What she’s describing is the pitfalls of retail work. Retail and hospitality are notoriously rubbish to work in at Christmas, seems unfair to apportion that to colleagues with kids. I worked in retail whilst at uni, I experienced the manic Christmas rush and lack of downtime and that was working in a uni city with a staff full of students without any mums. It’s just how it is. She needs a career change not a swipe at mums.

And the maternity pay dig…that just makes her sound ignorant and a bit unintelligent.

Yep. Agree with all of this. It's the job she chose that's causing her stress, not other mums. And the maternity pay comment was ridiculous.

Diaria · 14/12/2023 09:28

thedamnseason · 14/12/2023 07:59

Another bugbear. 'You have no concept of tired if you don't have kids'.

Honestly, when parents say this there is usually a collective eye roll. You sound insufferable.

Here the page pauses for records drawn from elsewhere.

===== src/rtl/int_fp_converter_pipe_if.sv =====
// Valid/ready bundle between an integer producer, the int-to-float converter
// and its downstream consumer.
interface int_fp_converter_pipe_if #(
    parameter int unsigned INT_W = 16,
    parameter int unsigned EXP_W = 5,
    parameter int unsigned MAN_W = 10
);

    logic                   in_valid;
    logic                   in_ready;
    logic [INT_W-1:0]       in_int;
    logic                   in_rnd;
    logic                   out_valid;
    logic                   out_ready;
    logic [EXP_W+MAN_W:0]   out_fp;
    logic                   out_inexact;

    modport master (
        output in_valid,
        output in_int,
        output in_rnd,
        output out_ready,
        input  in_ready,
        input  out_valid,
        input  out_fp,
        input  out_inexact
    );

    modport slave (
        input  in_valid,
        input  in_int,
        input  in_rnd,
        input  out_ready,
        output in_ready,
        output out_valid,
        output out_fp,
        output out_inexact
    );

endinterface


===== src/rtl/int_fp_converter_pipe.sv =====
// Three-stage signed-integer to floating-point converter with RNE/truncate
// rounding and a globally stalled valid/ready pipeline.
module int_fp_converter_pipe #(
    parameter int unsigned INT_W = 16,
    parameter int unsigned EXP_W = 5,
    parameter int unsigned MAN_W = 10
) (
    input  logic                  clk,
    input  logic                  rst,
    int_fp_converter_pipe_if.slave bus
);

    localparam int unsigned BIAS  = (1 << (EXP_W - 1)) - 1;
    localparam int unsigned FP_W  = 1 + EXP_W + MAN_W;
    localparam int unsigned P_W   = $clog2(INT_W);
    localparam int unsigned EXT_W = INT_W + MAN_W + 1;

    // The largest exponent after a rounding carry must stay below all-ones.
    if (INT_W < 2 || INT_W > 32 || (INT_W - 1) + BIAS > (1 << EXP_W) - 2) begin : g_bad_params
        $error("int_fp_converter_pipe: INT_W/EXP_W combination can overflow the exponent");
    end

    logic adv;

    // S1 state
    logic              s1_valid;
    logic              s1_sign;
    logic              s1_rnd;
    logic [INT_W-1:0]  s1_mag;

    // S2 state
    logic              s2_valid;
    logic              s2_sign;
    logic              s2_rnd;
    logic              s2_zero;
    logic [EXP_W-1:0]  s2_exp;
    logic [INT_W-2:0]  s2_frac;

    // S3 / output state
    logic              out_valid_q;
    logic [FP_W-1:0]   out_fp_q;
    logic              out_inexact_q;

    // Combinational intermediates
    logic [INT_W-1:0]  mag_c;
    logic [P_W-1:0]    lead_pos_c;
    logic              lead_found_c;
    logic [P_W-1:0]    shamt_c;
    logic [INT_W-2:0]  frac_c;
    logic [EXP_W-1:0]  exp_c;
    logic [EXT_W-1:0]  ext_c;
    logic [MAN_W-1:0]  mant_c;
    logic              guard_c;
    logic              sticky_c;
    logic              inc_c;
    logic [MAN_W:0]    mant_sum_c;
    logic [EXP_W-1:0]  exp_rnd_c;
    logic [FP_W-1:0]   fp_c;
    logic              inexact_c;

    assign adv             = bus.out_ready || !out_valid_q;
    assign bus.in_ready    = adv;
    assign bus.out_valid   = out_valid_q;
    assign bus.out_fp      = out_fp_q;
    assign bus.out_inexact = out_inexact_q;

    // Unsigned negation keeps the most negative input representable.
    assign mag_c = bus.in_int[INT_W-1] ? (~bus.in_int) + INT_W'(1) : bus.in_int;

    always_ff @(posedge clk or posedge rst) begin
        if (rst) begin
            s1_valid <= 1'b0;
            s1_sign  <= 1'b0;
            s1_rnd   <= 1'b0;
            s1_mag   <= '0;
        end else if (adv) begin
            s1_valid <= bus.in_valid;
            s1_sign  <= bus.in_int[INT_W-1];
            s1_rnd   <= bus.in_rnd;
            s1_mag   <= mag_c;
        end
    end

    // Leading-one detect: the highest set bit wins because it is visited last.
    always_comb begin
        lead_pos_c   = '0;
        lead_found_c = 1'b0;
        for (int i = 0; i < int'(INT_W); i++) begin
            if (s1_mag[i]) begin
                lead_pos_c   = P_W'(i);
                lead_found_c = 1'b1;
            end
        end
    end

    assign shamt_c = P_W'(INT_W - 1) - lead_pos_c;
    assign frac_c  = (INT_W-1)'(s1_mag << shamt_c);
    assign exp_c   = EXP_W'(lead_pos_c) + EXP_W'(BIAS);

    always_ff @(posedge clk or posedge rst) begin
        if (rst) begin
            s2_valid <= 1'b0;
            s2_sign  <= 1'b0;
            s2_rnd   <= 1'b0;
            s2_zero  <= 1'b1;
            s2_exp   <= '0;
            s2_frac  <= '0;
        end else if (adv) begin
            s2_valid <= s1_valid;
            s2_sign  <= s1_sign;
            s2_rnd   <= s1_rnd;
            s2_zero  <= !lead_found_c;
            s2_exp   <= exp_c;
            s2_frac  <= frac_c;
        end
    end

    // Fraction is left-aligned with room for mantissa, guard and sticky bits.
    assign ext_c      = {s2_frac, (MAN_W+2)'(0)};
    assign mant_c     = ext_c[EXT_W-1 -: MAN_W];
    assign guard_c    = ext_c[INT_W];
    assign sticky_c   = |ext_c[INT_W-1:0];
    assign inc_c      = !s2_rnd && guard_c && (sticky_c || mant_c[0]);
    assign mant_sum_c = {1'b0, mant_c} + (MAN_W+1)'(inc_c);
    assign exp_rnd_c  = s2_exp + EXP_W'(mant_sum_c[MAN_W]);
    assign fp_c       = s2_zero ? '0 : {s2_sign, exp_rnd_c, mant_sum_c[MAN_W-1:0]};
    assign inexact_c  = guard_c || sticky_c;

    always_ff @(posedge clk or posedge rst) begin
        if (rst) begin
            out_valid_q   <= 1'b0;
            out_fp_q      <= '0;
            out_inexact_q <= 1'b0;
        end else if (adv) begin
            out_valid_q   <= s2_valid;
            out_fp_q      <= fp_c;
            out_inexact_q <= inexact_c;
        end
    end

endmodule

===== src/flat_wrapper.sv =====
// flat-port wrapper written by rule: the top's interface ports become plain ports
module int_fp_converter_pipe_flat 
#(
    parameter int unsigned INT_W = 16,
    parameter int unsigned EXP_W = 5,
    parameter int unsigned MAN_W = 10
)
  (clk, rst, bus_in_valid, bus_in_int, bus_in_rnd, bus_out_ready, bus_in_ready, bus_out_valid, bus_out_fp, bus_out_inexact);
  int_fp_converter_pipe_if #(.INT_W(INT_W), .EXP_W(EXP_W), .MAN_W(MAN_W)) bus_i ();
  input  logic clk;
  input  logic rst;
  input wire logic [$bits(bus_i.in_valid)-1:0] bus_in_valid;
  input wire logic [$bits(bus_i.in_int)-1:0] bus_in_int;
  input wire logic [$bits(bus_i.in_rnd)-1:0] bus_in_rnd;
  input wire logic [$bits(bus_i.out_ready)-1:0] bus_out_ready;
  output wire logic [$bits(bus_i.in_ready)-1:0] bus_in_ready;
  output wire logic [$bits(bus_i.out_valid)-1:0] bus_out_valid;
  output wire logic [$bits(bus_i.out_fp)-1:0] bus_out_fp;
  output wire logic [$bits(bus_i.out_inexact)-1:0] bus_out_inexact;
  assign bus_i.in_valid = bus_in_valid;
  assign bus_i.in_int = bus_in_int;
  assign bus_i.in_rnd = bus_in_rnd;
  assign bus_i.out_ready = bus_out_ready;
  assign bus_in_ready = bus_i.in_ready;
  assign bus_out_valid = bus_i.out_valid;
  assign bus_out_fp = bus_i.out_fp;
  assign bus_out_inexact = bus_i.out_inexact;
  int_fp_converter_pipe #(.INT_W(INT_W), .EXP_W(EXP_W), .MAN_W(MAN_W)) u_core (.clk(clk), .rst(rst), .bus(bus_i));
endmodule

People are tired for lots of reasons.

Also, childless people do know what love is, they don't have less empathy and they do have responsibilities.

@thedamnseason

From my own experience, working a full time job and then you come home to another full time job caring for kids, it just basically means you have no time off except maybe a few hours here and there, or when a kind family member takes them for a sleepover.

The only comparison would be if someone worked 70-80hrs per week, or was a live in carer for someone on top of full time work or they have chronic health issues on top of full time work. Personally I cannot believe I took my sleep and energy for granted before kids, the difference is night and day.

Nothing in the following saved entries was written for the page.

File: config.mk
export PLATFORM = sky130hd
export DESIGN_NAME = alu_rs
export DESIGN_NICKNAME = d
export VERILOG_FILES = /design/src/rtl/alu_rs.sv
export SDC_FILE = /design/constraint.sdc
export NUM_CORES = 1
export LEC_CHECK = 0
export BUFFER_PORTS_ARGS = -buffer_cell sky130_fd_sc_hd__buf_2
export CORE_MARGIN = 2
export CORE_UTILIZATION = 53
export DETAILED_ROUTE_END_ITERATION = 8
export PLACE_DENSITY = 0.77
export SKIP_CTS_REPAIR_TIMING = 1
export SLEW_MARGIN = 10
export SYNTH_ARGS = -nofsm -noshare
export SYNTH_HDL_FRONTEND = slang
export SYNTH_SLANG_ARGS = --single-unit
File: constraint.sdc
create_clock -name clk_in -period 2.22 [get_ports clk_in]
set_input_delay 0.222 -clock clk_in [delete_from_list [all_inputs] [get_ports clk_in]]
set_output_delay 0.222 -clock clk_in [all_outputs]
set_load 0.03 [all_outputs]
File: src/rtl/alu_rs.sv
// ALU reservation station: buffers issued ALU ops until both operands are known,
// dispatches the lowest-index ready entry each cycle and registers its result for the CDB.
module alu_rs #(
  parameter int RS_SIZE = 4,
  parameter int TAG_W   = 4
) (
  input  logic             clk_in,
  input  logic             rst_in,
  input  logic             rdy_in,
  input  logic             flush_in,
  input  logic             issue_valid,
  output logic             issue_ready,
  input  logic [4:0]       issue_alu_op,
  input  logic [31:0]      issue_vj,
  input  logic             issue_qj_valid,
  input  logic [TAG_W-1:0] issue_qj,
  input  logic [31:0]      issue_vk,
  input  logic             issue_qk_valid,
  input  logic [TAG_W-1:0] issue_qk,
  input  logic [TAG_W-1:0] issue_dest,
  input  logic             cdb_valid,
  input  logic [TAG_W-1:0] cdb_tag,
  input  logic [31:0]      cdb_value,
  output logic [31:0]      alu_op1,
  output logic [31:0]      alu_op2,
  output logic [4:0]       alu_op,
  input  logic [31:0]      alu_result,
  output logic             alu_fire,
  output logic             out_valid,
  output logic [TAG_W-1:0] out_tag,
  output logic [31:0]      out_value
);

  localparam int IDX_W = (RS_SIZE > 1) ? $clog2(RS_SIZE) : 1;

  typedef struct packed {
    logic [4:0]       op;
    logic [31:0]      vj;
    logic             qj_valid;
    logic [TAG_W-1:0] qj;
    logic [31:0]      vk;
    logic             qk_valid;
    logic [TAG_W-1:0] qk;
    logic [TAG_W-1:0] dest;
  } entry_t;

  logic [RS_SIZE-1:0] busy_q, busy_d;
  logic [RS_SIZE-1:0] ready;
  entry_t             ent_q [RS_SIZE];
  entry_t             ent_d [RS_SIZE];

  logic               out_valid_q, out_valid_d;
  logic [TAG_W-1:0]   out_tag_q,   out_tag_d;
  logic [31:0]        out_value_q, out_value_d;

  logic               disp_found, free_found;
  logic [IDX_W-1:0]   disp_idx,   free_idx;
  logic               j_hit, k_hit;
  entry_t             issue_ent;

  always_comb begin
    for (int i = 0; i < RS_SIZE; i++) begin
      ready[i] = busy_q[i] & ~ent_q[i].qj_valid & ~ent_q[i].qk_valid;
    end
  end

  // Scanning downwards lets the lowest matching index win.
  always_comb begin
    disp_found = 1'b0;
    disp_idx   = '0;
    free_found = 1'b0;
    free_idx   = '0;
    for (int i = RS_SIZE - 1; i >= 0; i--) begin
      if (ready[i]) begin
        disp_found = 1'b1;
        disp_idx   = IDX_W'(i);
      end
      if (!busy_q[i]) begin
        free_found = 1'b1;
        free_idx   = IDX_W'(i);
      end
    end
  end

  assign issue_ready = free_found;
  assign alu_fire    = disp_found;
  assign alu_op1     = disp_found ? ent_q[disp_idx].vj : '0;
  assign alu_op2     = disp_found ? ent_q[disp_idx].vk : '0;
  assign alu_op      = disp_found ? ent_q[disp_idx].op : '0;
  assign out_valid   = out_valid_q;
  assign out_tag     = out_tag_q;
  assign out_value   = out_value_q;

  // An operand whose producer is broadcasting right now is taken straight from the CDB.
  always_comb begin
    j_hit              = issue_qj_valid && cdb_valid && (issue_qj == cdb_tag);
    k_hit              = issue_qk_valid && cdb_valid && (issue_qk == cdb_tag);
    issue_ent.op       = issue_alu_op;
    issue_ent.vj       = j_hit ? cdb_value : issue_vj;
    issue_ent.qj_valid = issue_qj_valid && !j_hit;
    issue_ent.qj       = issue_qj;
    issue_ent.vk       = k_hit ? cdb_value : issue_vk;
    issue_ent.qk_valid = issue_qk_valid && !k_hit;
    issue_ent.qk       = issue_qk;
    issue_ent.dest     = issue_dest;
  end

  always_comb begin
    busy_d      = busy_q;
    ent_d       = ent_q;
    out_valid_d = out_valid_q;
    out_tag_d   = out_tag_q;
    out_value_d = out_value_q;

    if (rdy_in) begin
      if (flush_in) begin
        busy_d      = '0;
        out_valid_d = 1'b0;
      end else begin
        out_valid_d = disp_found;
        if (disp_found) begin
          out_tag_d        = ent_q[disp_idx].dest;
          out_value_d      = alu_result;
          busy_d[disp_idx] = 1'b0;
        end

        for (int i = 0; i < RS_SIZE; i++) begin
          if (busy_q[i] && cdb_valid) begin
            if (ent_q[i].qj_valid && ent_q[i].qj == cdb_tag) begin
              ent_d[i].vj       = cdb_value;
              ent_d[i].qj_valid = 1'b0;
            end
            if (ent_q[i].qk_valid && ent_q[i].qk == cdb_tag) begin
              ent_d[i].vk       = cdb_value;
              ent_d[i].qk_valid = 1'b0;
            end
          end
        end

        // free_idx comes from busy_q, so a slot freed by this cycle's dispatch is never picked.
        if (issue_valid && free_found) begin
          ent_d[free_idx]  = issue_ent;
          busy_d[free_idx] = 1'b1;
        end
      end
    end
  end

  always_ff @(posedge clk_in or negedge rst_in) begin
    if (!rst_in) begin
      busy_q      <= '0;
      out_valid_q <= 1'b0;
      out_tag_q   <= '0;
      out_value_q <= '0;
    end else begin
      busy_q      <= busy_d;
      out_valid_q <= out_valid_d;
      out_tag_q   <= out_tag_d;
      out_value_q <= out_value_d;
    end
  end

  // NOTE: entry payload is qualified by busy_q, so it carries no reset and stays plain storage.
  always_ff @(posedge clk_in) begin
    ent_q <= ent_d;
  end

endmodule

Of course childless people know love, empathy and have responsibilities.

What I will say re. parent vs non parent friends, the non parents tend to be less flexible, less tolerant of disruption and more prickly about things. But this is natural; they haven’t had their lives hit by the meteor that is kids. When you have your home, plans etc disrupted on a daily basis by the needs of another person’s life it does tend to make you a bit more laissez-faire.